In practical work, the author has investigated some advantages and disadvantages of Iceberg and its application in major factories, which is summarized below. I hope I can give you some enlightenment.
As big data storage and processing requirements become more and more diverse, how to build a unified data lake storage and carry out various forms of data analysis on it has become an important direction for enterprises to build big data ecology. How to build Data Pipeline on Data lake storage quickly, consistently and atomically has become an urgent problem to be solved.
To that end, Uber open-source Apache Hudi, Databricks with Delta Lake, and Netflix with Apache Iceberg, All of a sudden, this form middleware with ACID capability has become a hot direction in the field of big data and data lake.
We have previously introduced the concept and application of data lakes:
Concepts and differences about data warehouse, data lake, data platform and data center
Enterprise data lake construction and analysis solutions
Why Iceberg?
Talking about the reason for introducing Iceberg, some pain points Iceberg meets in the process of building big data ecology can be solved exactly:
-
T+0 data landing and processing. The traditional data processing process usually needs a long link from data entry to data processing, involving a lot of complicated logic to ensure the consistency of data, because of the complexity of architecture, the whole pipeline has obvious delay. Iceberg’s ACID capability simplifies the design of the entire pipeline and reduces the latency of the entire pipeline.
-
Reduce the cost of data correction. Traditional Hive/Spark data modification requires reading data and writing data after modification, which incurs high modification costs. Iceberg’s ability to modify and delete can effectively reduce overhead and improve efficiency.
The technical reasons for choosing Iceberg over the other two open source projects are as follows:
-
The architecture and implementation of Iceberg are not bound to a specific engine. Instead, it realizes a common data organization format, which can be easily connected with different engines (such as Flink, Hive and Spark). This is very important for Tencent’s internal landing, because the connection of upstream and downstream data pipes often involves different computing engines.
-
Good architecture and open format. Compared with Hudi and Delta Lake, Iceberg’s architecture is more elegant and has a complete definition and evolvable design for data format and type system.
-
Optimization of object-oriented storage. Iceberg fully considers the characteristics of object storage in the way of data organization and avoids time-consuming listing and rename operations, which makes it more advantageous in the adaptation of data lake architecture based on object storage.

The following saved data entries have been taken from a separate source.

[src/rtl/lws_pkg.sv]
// Shared types and constants for the lexer with symbol table.
`timescale 1ns / 1ps
package lws_pkg;

  typedef enum logic [2:0] {
    KIND_ID      = 3'd0,
    KIND_KEYWORD = 3'd1,
    KIND_NUM     = 3'd2,
    KIND_OP      = 3'd3,
    KIND_SPECIAL = 3'd4,
    KIND_FUN     = 3'd5
  } kind_t;

  localparam logic [2:0] KW_NONE   = 3'd0;
  localparam logic [2:0] KW_MAIN   = 3'd1;
  localparam logic [2:0] KW_INT    = 3'd2;
  localparam logic [2:0] KW_CHAR   = 3'd3;
  localparam logic [2:0] KW_RETURN = 3'd4;
  localparam logic [2:0] KW_FUNC   = 3'd5;
  localparam logic [2:0] TYPE_FUNC = 3'd6;

  // Token handed from the scanner to the symbol stage.
  typedef struct packed {
    kind_t       kind;
    logic [63:0] text;
    logic [3:0]  len;
    logic        ovf;
    logic [7:0]  scope;
    logic        last;
  } tok_t;

  // Finished result.
  typedef struct packed {
    logic [2:0]  kind;
    logic [63:0] text;
    logic [3:0]  len;
    logic        ovf;
    logic [2:0]  kw;
    logic [4:0]  id;
    logic        isnew;
    logic [2:0]  stype;
    logic [2:0]  ssize;
    logic [7:0]  sscope;
    logic [2:0]  sret;
    logic        last;
  } res_t;

  function automatic logic [2:0] keyword_of(input logic [63:0] t);
    logic [2:0] k;
    k = KW_NONE;
    unique case (t)
      64'h6E69616D:       k = KW_MAIN;
      64'h746E69:         k = KW_INT;
      64'h72616863:       k = KW_CHAR;
      64'h6E72757465_72:  k = KW_RETURN;
      64'h636E7566:       k = KW_FUNC;
      default:            k = KW_NONE;
    endcase
    return k;
  endfunction

  function automatic logic is_letter(input logic [7:0] c);
    return (c >= 8'h41 && c <= 8'h5A) || (c >= 8'h61 && c <= 8'h7A);
  endfunction
  function automatic logic is_digit(input logic [7:0] c);
    return c >= 8'h30 && c <= 8'h39;
  endfunction
  function automatic logic is_special(input logic [7:0] c);
    return c == 8'h5B || c == 8'h5D || c == 8'h7B || c == 8'h7D || c == 8'h28 ||
           c == 8'h29 || c == 8'h2C || c == 8'h3B || c == 8'h3A || c == 8'h2E ||
           c == 8'h23;
  endfunction
  function automatic logic is_operator(input logic [7:0] c);
    return c == 8'h2B || c == 8'h2D || c == 8'h2A || c == 8'h2F || c == 8'h25 ||
           c == 8'h3C || c == 8'h3E || c == 8'h3D || c == 8'h21 || c == 8'h26 ||
           c == 8'h7C || c == 8'h5E || c == 8'h7E;
  endfunction

endpackage
$ cat src/hdl/pcbd_pkg.sv
// Shared constants, action codes and controller/datapath interface types for the dimmer.
package pcbd_pkg;

	localparam int PULSE_TOP     = 32;
	localparam int TABLE_ENTRIES = 30;
	localparam int TABLE_MAX     = 32;

	localparam int LVL_W = 5;
	localparam int CNT_W = $clog2(PULSE_TOP + 1);
	localparam int THR_W = 9;

	localparam logic [LVL_W-1:0] LVL_CAP = 5'd31;

	localparam logic [1:0] REQ_BRIGHT = 2'd0;
	localparam logic [1:0] REQ_CLOSE  = 2'd1;
	localparam logic [1:0] REQ_OPEN   = 2'd2;

	localparam logic [1:0] ACT_PULSE  = 2'd0;
	localparam logic [1:0] ACT_LOW    = 2'd1;
	localparam logic [1:0] ACT_SETTLE = 2'd2;

	localparam logic [THR_W-1:0] THRESH [TABLE_MAX] = '{
		9'd30,  9'd35,  9'd40,  9'd45,  9'd50,  9'd56,  9'd63,  9'd72,
		9'd80,  9'd87,  9'd100, 9'd109, 9'd114, 9'd120, 9'd130, 9'd138,
		9'd146, 9'd154, 9'd162, 9'd170, 9'd178, 9'd186, 9'd194, 9'd202,
		9'd210, 9'd218, 9'd226, 9'd234, 9'd242, 9'd256, 9'd256, 9'd256
	};

	typedef struct packed {
		logic       load;
		logic       emit;
		logic       dec;
		logic [1:0] act;
		logic       last;
	} cmd_t;

	typedef struct packed {
		logic go;
		logic go_low;
		logic slot_free;
		logic run_end;
	} status_t;

endpackage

Beyond technical considerations, the code quality, community, and other aspects of the detailed evaluation are as follows:
-
Overall code quality and future evolution. The abstractions and advantages of the overall architecture code, and the ability of these advantages to evolve into the future, are of great concern to the team. A technology needs to be able to evolve architecturally without requiring a lot of incompatible refactoring to support it.
-
The potential of the community and the value Tencent can bring to the community. The activity of the community is another consideration, and more importantly, what Tencent can do and what value it can bring to the community. If the community is relatively closed or mature enough, Tencent will not be able to add as much value, which is also an important consideration for the team when choosing a technology.
-
Neutrality and openness of technology. The community can drive the evolution of technology with an open attitude rather than a reserved contribution to the community, while the parties to the community are relatively neutral and there is no relatively strong party to fully control the evolution of the community.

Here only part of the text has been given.